Strategies such as imputation or removal of incomplete records are applied to ensure data integrity. Let \(D_{MV}\) denote the dataset after missing value handling.

Feature Scaling

Performed to standardise the numerical features, mitigating issues arising from differing scales and improving the performance of the MCMC sampling. Common scaling techniques include standardisation and Min-Max scaling.
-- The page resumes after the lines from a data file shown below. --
## config.mk

```make
export PLATFORM = sky130hd
export DESIGN_NAME = otf_top
export DESIGN_NICKNAME = d
export VERILOG_FILES = /design/src/hdl/otf_pkg.sv /design/src/hdl/otf_axis.sv /design/src/hdl/otf_top.sv
export SDC_FILE = /design/constraint.sdc
export NUM_CORES = 1
export LEC_CHECK = 0
export ABC_AREA = 1
export ABC_CLOCK_PERIOD_IN_PS = 5650
export BUFFER_PORTS_ARGS = -buffer_cell sky130_fd_sc_hd__buf_2
export CAP_MARGIN = 20
export CORE_MARGIN = 4
export CORE_UTILIZATION = 33
export CTS_BUF_LIST = sky130_fd_sc_hd__clkbuf_8
export DETAILED_ROUTE_END_ITERATION = 16
export SLEW_MARGIN = 5
export SYNTH_ARGS = -nofsm -noshare
export SYNTH_HDL_FRONTEND = slang
export SYNTH_SLANG_ARGS = --single-unit
export TNS_END_PERCENT = 10
```

## constraint.sdc

```tcl
create_clock -name clk_sys -period 5.65 [get_ports clk_sys]
set_input_delay 0 -clock clk_sys [delete_from_list [all_inputs] [get_ports clk_sys]]
set_output_delay 0 -clock clk_sys [all_outputs]
set_load 0.01 [all_outputs]
```

## src/hdl/otf_pkg.sv

```systemverilog
// Constants and types for the outside-of-threshold axis flag block
// Summary of operation
// - Axis flag set at/over thresholds, else cleared; latched: cleared by status read
// - Y and Z flags evaluated only when enabled
// - Polarity 1 upper, 0 lower; bits 4,2,0
// - Polarity captured when axis flag becomes set
// - Unlatched: polarity refreshed once debounce reached
// - Event active after debounce periods of outside
// - X flag bit 5 only when X enabled
package otf_pkg;

    // ****************************************
    // Register indices and byte addresses
    // ****************************************
    localparam logic [7:0] IDX_STATUS = 8'h2d;
    localparam logic [7:0] IDX_CONFIG = 8'h20;
    localparam logic [7:0] IDX_UPPER = 8'h21;
    localparam logic [7:0] IDX_LOWER = 8'h22;
    localparam logic [7:0] IDX_DEBOUNCE = 8'h23;
    localparam logic [7:0] ADDR_STATUS = {IDX_STATUS[5:0], 2'b00};
    localparam logic [7:0] ADDR_CONFIG = {IDX_CONFIG[5:0], 2'b00};
    localparam logic [7:0] ADDR_UPPER = {IDX_UPPER[5:0], 2'b00};
    localparam logic [7:0] ADDR_LOWER = {IDX_LOWER[5:0], 2'b00};
    localparam logic [7:0] ADDR_DEBOUNCE = {IDX_DEBOUNCE[5:0], 2'b00};

    // ****************************************
    // Status field positions
    // ****************************************
    localparam int BIT_EVENT_ACTIVE = 7;
    localparam int BIT_X_FLAG = 5;
    localparam int BIT_X_POL = 4;
    localparam int BIT_Y_FLAG = 3;
    localparam int BIT_Y_POL = 2;
    localparam int BIT_Z_FLAG = 1;
    localparam int BIT_Z_POL = 0;

    // ****************************************
    // Widths and values after reset
    // ****************************************
    localparam int DATA_W = 12;
    localparam int DEB_W = 8;
    localparam logic [4:0] CONFIG_RST = 5'h00;
    localparam logic [DATA_W-1:0] UPPER_RST = 12'h000;
    localparam logic [DATA_W-1:0] LOWER_RST = 12'h000;
    localparam logic [DEB_W-1:0] DEBOUNCE_RST = 8'h00;
    localparam logic [1:0] RESP_OKAY = 2'h0;
    localparam logic [1:0] RESP_SLVERR = 2'h2;

    // ****************************************
    // Carriers
    // ****************************************
    typedef struct packed {
        logic relative;
        logic latch;
        logic x_en;
        logic y_en;
        logic z_en;
    } otf_cfg_s;

    typedef struct packed {
        logic valid;
        logic signed [DATA_W-1:0] x;
        logic signed [DATA_W-1:0] y;
        logic signed [DATA_W-1:0] z;
    } otf_sample_s;

endpackage : otf_pkg

```

## src/hdl/otf_axis.sv

```systemverilog
// One axis of outside-of-threshold detection with its polarity flag
`timescale 1ns/1ps
module otf_axis
    import otf_pkg::*;
#(
    parameter int W = DATA_W
)
(
    // Clock and reset
    input wire logic clk_sys,
    input wire logic nrst,
    // Controls
    input wire logic sample_tick,
    input wire logic enable,
    input wire logic latch,
    input wire logic deb_reached,
    input wire logic clear_read,
    // Data
    input wire logic signed [W:0] value,
    input wire logic signed [W-1:0] upper,
    input wire logic signed [W-1:0] lower,
    // Results
    output logic outside_now,
    output logic flag_reg,
    output logic pol_reg
);

    logic hit_up;
    logic hit_lo;
    logic flag_next;
    logic pol_next;

    // Inclusive compares; a disabled axis never reports
    always_comb
    begin
        hit_up = value >= $signed({upper[W-1], upper});
        hit_lo = value <= $signed({lower[W-1], lower});
        outside_now = enable && (hit_up || hit_lo);
    end

    // Flag and polarity next values
    always_comb
    begin
        flag_next = flag_reg;
        pol_next = pol_reg;
        if (!latch)
        begin
            if (sample_tick)
                flag_next = outside_now;
        end
        else
        begin
            if (clear_read)
                flag_next = 1'b0;
            // Set after clear so a new event wins over the read
            if (sample_tick && outside_now)
                flag_next = 1'b1;
        end
        // Upper wins if thresholds overlap: 1 means upper side
        if (sample_tick && outside_now && !flag_reg)
            pol_next = hit_up;
        if (!latch && sample_tick && outside_now && deb_reached)
            pol_next = hit_up;
    end

    // Register stage
    always_ff @(posedge clk_sys or negedge nrst)
    begin
        if (!nrst)
        begin
            flag_reg <= 1'b0;
            pol_reg <= 1'b0;
        end
        else
        begin
            flag_reg <= flag_next;
            pol_reg <= pol_next;
        end
    end

endmodule : otf_axis

```

## src/hdl/otf_top.sv

```systemverilog
// Outside-of-threshold axis flags with its AXI4-Lite register slave
//
// The implementer's own choice: the AXI4-Lite interface to the registers.
`timescale 1ns/1ps
module otf_top
    import otf_pkg::*;
#(
    parameter int W = DATA_W,
    parameter int DW = DEB_W
)
(
    // Clock and reset
    input wire logic clk_sys,
    input wire logic nrst,
    // Sample stream, one valid pulse per output data period
    input wire otf_sample_s sample_in,
    // Combined event
    output logic outside_event_active,
    // AXI4-Lite write address
    input wire logic [7:0] s_axi_awaddr,
    input wire logic s_axi_awvalid,
    output logic s_axi_awready,
    // AXI4-Lite write data
    input wire logic [31:0] s_axi_wdata,
    input wire logic [3:0] s_axi_wstrb,
    input wire logic s_axi_wvalid,
    output logic s_axi_wready,
    // AXI4-Lite write response
    output logic [1:0] s_axi_bresp,
    output logic s_axi_bvalid,
    input wire logic s_axi_bready,
    // AXI4-Lite read address
    input wire logic [7:0] s_axi_araddr,
    input wire logic s_axi_arvalid,
    output logic s_axi_arready,
    // AXI4-Lite read data
    output logic [31:0] s_axi_rdata,
    output logic [1:0] s_axi_rresp,
    output logic s_axi_rvalid,
    input wire logic s_axi_rready
);
    // ****************************************
    // Declarations
    // ****************************************
    otf_cfg_s cfg_reg, cfg_next;
    logic [W-1:0] upper_reg, upper_next, lower_reg, lower_next;
    logic [DW-1:0] deb_reg, deb_next, cnt_reg, cnt_next;
    logic [7:0] awaddr_reg, awaddr_next, wr_addr, status;
    logic [31:0] wdata_reg, wdata_next, rdata_reg, rdata_next, wr_data;
    logic [3:0] wstrb_reg, wstrb_next, wr_strb;
    logic aw_held_reg, aw_held_next, w_held_reg, w_held_next;
    logic bvalid_reg, bvalid_next, rvalid_reg, rvalid_next;
    logic [1:0] bresp_reg, bresp_next, rresp_reg, rresp_next;
    logic aw_have, w_have, do_write, clear_read;
    logic signed [W-1:0] ref_reg [3], ref_next [3], raw [3];
    logic signed [W:0] value [3];
    logic [2:0] axis_en, outside_now, flag, pol;
    logic ea_reg, ea_next, any_now, deb_reached;

    // ****************************************
    // Axis values
    // ****************************************
    // Relative mode compares against the previous sample
    always_comb
    begin
        raw[0] = sample_in.x;
        raw[1] = sample_in.y;
        raw[2] = sample_in.z;
        axis_en = {cfg_reg.x_en, cfg_reg.y_en, cfg_reg.z_en};
        for (int i = 0; i < 3; i++)
        begin
            ref_next[i] = sample_in.valid ? raw[i] : ref_reg[i];
            if (cfg_reg.relative)
                value[i] = $signed({raw[i][W-1], raw[i]})
                    - $signed({ref_reg[i][W-1], ref_reg[i]});
            else
                value[i] = $signed({raw[i][W-1], raw[i]});
        end
    end
    // Index 0 is X, 2 is Z, matching enable order high to low
    genvar g;
    generate
        for (g = 0; g < 3; g++)
        begin : g_axis
            otf_axis #(.W(W)) u_axis (
                .clk_sys(clk_sys),
                .nrst(nrst),
                .sample_tick(sample_in.valid),
                .enable(axis_en[2-g]),
                .latch(cfg_reg.latch),
                .deb_reached(deb_reached),
                .clear_read(clear_read),
                .value(value[g]),
                .upper(upper_reg),
                .lower(lower_reg),
                .outside_now(outside_now[g]),
                .flag_reg(flag[g]),
                .pol_reg(pol[g])
            );
        end
    endgenerate
    // ****************************************
    // Debounce and combined event
    // ****************************************
    // Counter saturates so a long event never wraps back to idle
    always_comb
    begin
        any_now = |outside_now;
        cnt_next = cnt_reg;
        if (sample_in.valid)
        begin
            if (!any_now)
                cnt_next = '0;
            else if (cnt_reg != {DW{1'b1}})
                cnt_next = cnt_reg + 1'b1;
        end
        deb_reached = any_now && (cnt_next >= deb_reg);
        ea_next = ea_reg;
        if (!cfg_reg.latch)
        begin
            if (sample_in.valid)
                ea_next = deb_reached;
        end
        else
        begin
            if (clear_read)
                ea_next = 1'b0;
            if (sample_in.valid && deb_reached)
                ea_next = 1'b1;
        end
    end
    // Debounce state and previous samples
    always_ff @(posedge clk_sys or negedge nrst)
    begin
        if (!nrst)
        begin
            cnt_reg <= '0;
            ea_reg <= 1'b0;
            for (int i = 0; i < 3; i++)
                ref_reg[i] <= '0;
        end
        else
        begin
            cnt_reg <= cnt_next;
            ea_reg <= ea_next;
            for (int i = 0; i < 3; i++)
                ref_reg[i] <= ref_next[i];
        end
    end
    // Status byte layout
    always_comb
    begin
        status = '0;
        status[BIT_EVENT_ACTIVE] = ea_reg;
        status[BIT_X_FLAG] = flag[0];
        status[BIT_X_POL] = pol[0];
        status[BIT_Y_FLAG] = flag[1];
        status[BIT_Y_POL] = pol[1];
        status[BIT_Z_FLAG] = flag[2];
        status[BIT_Z_POL] = pol[2];
    end
    // Event output mirrors status bit 7
    assign outside_event_active = ea_reg;
    // ****************************************
    // AXI4-Lite slave
    // ****************************************
    // Address and data may arrive in either order; held until paired
    always_comb
    begin
        aw_have = aw_held_reg || (s_axi_awvalid && s_axi_awready);
        w_have = w_held_reg || (s_axi_wvalid && s_axi_wready);
        do_write = aw_have && w_have && !bvalid_reg;
        wr_addr = aw_held_reg ? awaddr_reg : s_axi_awaddr;
        wr_data = w_held_reg ? wdata_reg : s_axi_wdata;
        wr_strb = w_held_reg ? wstrb_reg : s_axi_wstrb;
        clear_read = s_axi_arvalid && s_axi_arready
            && (s_axi_araddr == ADDR_STATUS);
    end
    // Readies from state; answers straight from registers
    assign s_axi_awready = !aw_held_reg && !bvalid_reg;
    assign s_axi_wready = !w_held_reg && !bvalid_reg;
    assign s_axi_arready = !rvalid_reg;
    assign s_axi_bvalid = bvalid_reg;
    assign s_axi_bresp = bresp_reg;
    assign s_axi_rvalid = rvalid_reg;
    assign s_axi_rresp = rresp_reg;
    assign s_axi_rdata = rdata_reg;
    // Write channel and register updates
    always_comb
    begin
        awaddr_next = awaddr_reg;
        wdata_next = wdata_reg;
        wstrb_next = wstrb_reg;
        aw_held_next = aw_have;
        w_held_next = w_have;
        bvalid_next = bvalid_reg && !s_axi_bready;
        bresp_next = bresp_reg;
        cfg_next = cfg_reg;
        upper_next = upper_reg;
        lower_next = lower_reg;
        deb_next = deb_reg;
        if (s_axi_awvalid && s_axi_awready)
            awaddr_next = s_axi_awaddr;
        if (s_axi_wvalid && s_axi_wready)
        begin
            wdata_next = s_axi_wdata;
            wstrb_next = s_axi_wstrb;
        end
        if (do_write)
        begin
            aw_held_next = 1'b0;
            w_held_next = 1'b0;
            bvalid_next = 1'b1;
            bresp_next = RESP_OKAY;
            unique case (wr_addr)
                ADDR_CONFIG:
                    if (wr_strb[0])
                        cfg_next = otf_cfg_s'(wr_data[4:0]);
                ADDR_UPPER:
                begin
                    if (wr_strb[0])
                        upper_next[7:0] = wr_data[7:0];
                    if (wr_strb[1])
                        upper_next[W-1:8] = wr_data[W-1:8];
                end
                ADDR_LOWER:
                begin
                    if (wr_strb[0])
                        lower_next[7:0] = wr_data[7:0];
                    if (wr_strb[1])
                        lower_next[W-1:8] = wr_data[W-1:8];
                end
                ADDR_DEBOUNCE:
                    if (wr_strb[0])
                        deb_next = wr_data[DW-1:0];
                // Status is read-only; the write is accepted and dropped
                ADDR_STATUS: ;
                default: bresp_next = RESP_SLVERR;
            endcase
        end
    end
    // Read data are captured before the read-clear takes effect
    always_comb
    begin
        rvalid_next = rvalid_reg && !s_axi_rready;
        rresp_next = rresp_reg;
        rdata_next = rdata_reg;
        if (s_axi_arvalid && s_axi_arready)
        begin
            rvalid_next = 1'b1;
            rresp_next = RESP_OKAY;
            rdata_next = '0;
            unique case (s_axi_araddr)
                ADDR_STATUS: rdata_next[7:0] = status;
                ADDR_CONFIG: rdata_next[4:0] = cfg_reg;
                ADDR_UPPER: rdata_next[W-1:0] = upper_reg;
                ADDR_LOWER: rdata_next[W-1:0] = lower_reg;
                ADDR_DEBOUNCE: rdata_next[DW-1:0] = deb_reg;
                default: rresp_next = RESP_SLVERR;
            endcase
        end
    end
    // Bus channel and software register state
    always_ff @(posedge clk_sys or negedge nrst)
    begin
        if (!nrst)
        begin
            awaddr_reg <= '0;
            wdata_reg <= '0;
            wstrb_reg <= '0;
            aw_held_reg <= 1'b0;
            w_held_reg <= 1'b0;
            bvalid_reg <= 1'b0;
            bresp_reg <= RESP_OKAY;
            rvalid_reg <= 1'b0;
            rresp_reg <= RESP_OKAY;
            rdata_reg <= '0;
            cfg_reg <= otf_cfg_s'(CONFIG_RST);
            upper_reg <= UPPER_RST;
            lower_reg <= LOWER_RST;
            deb_reg <= DEBOUNCE_RST;
        end
        else
        begin
            awaddr_reg <= awaddr_next;
            wdata_reg <= wdata_next;
            wstrb_reg <= wstrb_next;
            aw_held_reg <= aw_held_next;
            w_held_reg <= w_held_next;
            bvalid_reg <= bvalid_next;
            bresp_reg <= bresp_next;
            rvalid_reg <= rvalid_next;
            rresp_reg <= rresp_next;
            rdata_reg <= rdata_next;
            cfg_reg <= cfg_next;
            upper_reg <= upper_next;
            lower_reg <= lower_next;
            deb_reg <= deb_next;
        end
    end
endmodule : otf_top

```

==> Flow_metrics.wiki <==
{| class="wikitable"
! Metric !! Value
|-
| Layout cells sized above 1 || 0.120
|-
| Starting density of the core || 0.335
|-
| Post-layout instance area || 11700 um^2
|-
| Post-Route WL || 26.4 mm
|-
| Count of inserted antenna diode cells || 0
|-
| CTS tree || done
|-
| Yosys Warn Count || 0
|-
| Category of the critical setup timing path || reg2reg
|-
| Max VDD drop || 0.000256 V
|-
| Fraction of post-synthesis cell area in the top cell type by area || 0.323
|-
| Reg2Reg Launch Point || ref_reg[24]$_DFFE_PN0P_
|-
| Via density per instance || 4.74
|-
| Die Footprint || 32900 um^2
|-
| Max FFs per register || 36
|-
| CP dominant cell by count || sky130_fd_sc_hd__nand2_1
|-
| Type of the most critical hold path || in2reg
|-
| Register bit count reported by yosys || 128
|-
| Distinct cell type count of the synthesized netlist || 47
|-
| Layout area overhead || 18.1%
|-
| Worst Skew || 17.4 ps
|-
| Count of port buffers added during placement || 93
|-
| Remaining antenna violation count || 0
|-
| Register-to-register path setup slack || 570 ps
|-
| Worst Path Arrival || 5470 ps
|-
| Worst hold slack after final layout || 49.2 ps
|-
| Final HPWL from detailed placement || 19.9 mm
|-
| Clock tree buffer depth || 2
|-
| Synth top area cells || sky130_fd_sc_hd__dfrtp_1 32%, sky130_fd_sc_hd__ha_1 16%, sky130_fd_sc_hd__nand2_1 14%
|-
| Cells after synthesis || 1361
|-
| Post-synth EDFFs || 0
|-
| Critical Path Sink Type || flop
|-
| Startpoint type of the worst setup path || flop
|-
| Violation count after the first detailed-route iteration || 420
|-
| Die H || 181 um
|-
| Setup TNS || 0 ps
|-
| Required @ worst endpoint || 6040 ps
|-
| DP Area || 10700 um^2
|-
| Routability Congestion || 0.867
|-
| Pwr/cell area || 256 nW/um^2
|-
| Sink count of the clock tree || 128
|-
| Length in cells of the worst reg-to-reg path || 35
|-
| Worst Path Max Fanout || 4
|-
| Count of pins over their slew limit || 0
|-
| Die X || 181 um
|-
| Total routing usage reported by global routing || 0.161
|-
| Total core area || 29600 um^2
|-
| Remaining design rule violation count || 0
|-
| Post-CTS clock slew at the launch and capture registers of the worst setup and hold paths || 90 ps
|-
| Number of vias in the routed layout || 9072
|-
| Cell area after technology mapping || 9930 um^2
|-
| Remaining global-route overflow || 0
|-
| Routed wirelength normalized by instance count || 13.8 um
|-
| Global-route wire length before repair || 43.2 mm
|-
| Slew at the pin closest to its max-slew limit || 947 ps
|-
| Number of I/O pins || 138
|-
| Leakage power of the design || 5.95 nW
|-
| Max Fclk || 0.197 GHz
|-
| Drt first pass iters || 7
|-
| Top-count cell post-synth || sky130_fd_sc_hd__nand2_1
|-
| Worst stage delay on the critical path || 400 ps
|-
| End of the worst register-to-register path || g_axis[2].u_axis.pol_reg$_DFFE_PN0P_
|-
| Final worst-path cycle share || 0.899
|-
| Portion of the post-synthesis area used by sequential elements || 0.323
|-
| Most used flip-flop cell after synthesis || sky130_fd_sc_hd__dfrtp_1
|-
| Setup repair after global routing missed its margin || false
|-
| Async set-reset flop share out of synthesis || 1.00
|-
| Inserted Clock Buffers || 17
|-
| Maximum level of the CTS H-tree || 4
|-
| Worst hold endpoint || s_axi_rdata[0]$_DFFE_PN0P_
|-
| Net count, final || 1731
|-
| Number of global-route vias before repair || 8738
|-
| Number of cells on the worst hold path || 4
|-
| Clock latency of the later-clocked register in the worst-skew pair || 470 ps
|-
| Setup-failing EPs final || 0
|-
| Commonest cells in the synthesized netlist || 368 x sky130_fd_sc_hd__nand2_1, 201 x sky130_fd_sc_hd__inv_1, 128 x sky130_fd_sc_hd__dfrtp_1
|-
| Headroom to the max-slew limit || 0.362
|-
| Minimum period implied by the final worst setup slack || 5080 ps
|-
| CTS Root Cell || sky130_fd_sc_hd__clkbuf_8
|-
| Slowest CP cell || sky130_fd_sc_hd__fa_1
|-
| Max_cap viols || 0
|-
| Cell type with the largest total area after synthesis || sky130_fd_sc_hd__dfrtp_1
|-
| Worst min-delay path startpoint || s_axi_araddr[3]
|-
| Hold Violations, Final || 0
|-
| Antenna violations before repair || 0
|-
| Largest net degree at the start of global routing || 66
|-
| Status || complete, no violations
|-
| Post-synthesis average cell area || 7.29 um^2
|-
| Number of standard-cell rows in the floorplan || 63
|}
[cells in the final DEF (no fill, tap or decap), types with 22 or more instances in the layout]
cell type,instances
sky130_fd_sc_hd__dfrtp_1,128
sky130_fd_sc_hd__buf_2,92
sky130_fd_sc_hd__inv_1,201
sky130_fd_sc_hd__nand2_1,368
sky130_fd_sc_hd__conb_1,22
sky130_fd_sc_hd__nand3_1,44
sky130_fd_sc_hd__nor2_1,77
sky130_fd_sc_hd__ha_1,123
sky130_fd_sc_hd__a21oi_1,84
sky130_fd_sc_hd__dlygate4sd3_1,63
sky130_fd_sc_hd__o21ai_0,118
Let \(D_{scaled}\) represent the dataset after feature scaling.

Bayesian Network Model Inference

The core substage within Estimation is Bayesian Network Model Inference, a process that employs probabilistic graphical models and Bayesian statistical methodologies.

Model Structure

We instantiate a Bayesian Network, denoted as \(\mathcal{BN} = (G, \Theta)\), where:

\(G = (V, E)\) is the Directed Acyclic Graph (DAG) defining the network structure
Nodes \(V = \{v_1, v_2, \ldots, v_n\}\) represent customer journey touchpoints
Edges \(E\) represent their probabilistic dependencies
\(\Theta\) represents the set of parameters of the Bayesian Network

Likelihood Function

For each node \(a \in V\), we define a likelihood function that models the probability of observing the data for node \(a\) given its parameters. A Student’s t-distribution is typically employed:

\[P(data_a | \theta_a) = \text{StudentT}(data_a | \mu_a, \sigma_a, \nu)\]

Where:

\(data_a\) represents the observed data for node \(a\)
\(\mu_a\) is the location parameter (mean) for node \(a\), parameterised as:

\[\mu_a = \beta_{a0} + \beta_{a1} \ln\left(1 + \frac{x_a}{S}\right) + \sum_{j \in pa(a)} \beta_{aj} P_j(x)\]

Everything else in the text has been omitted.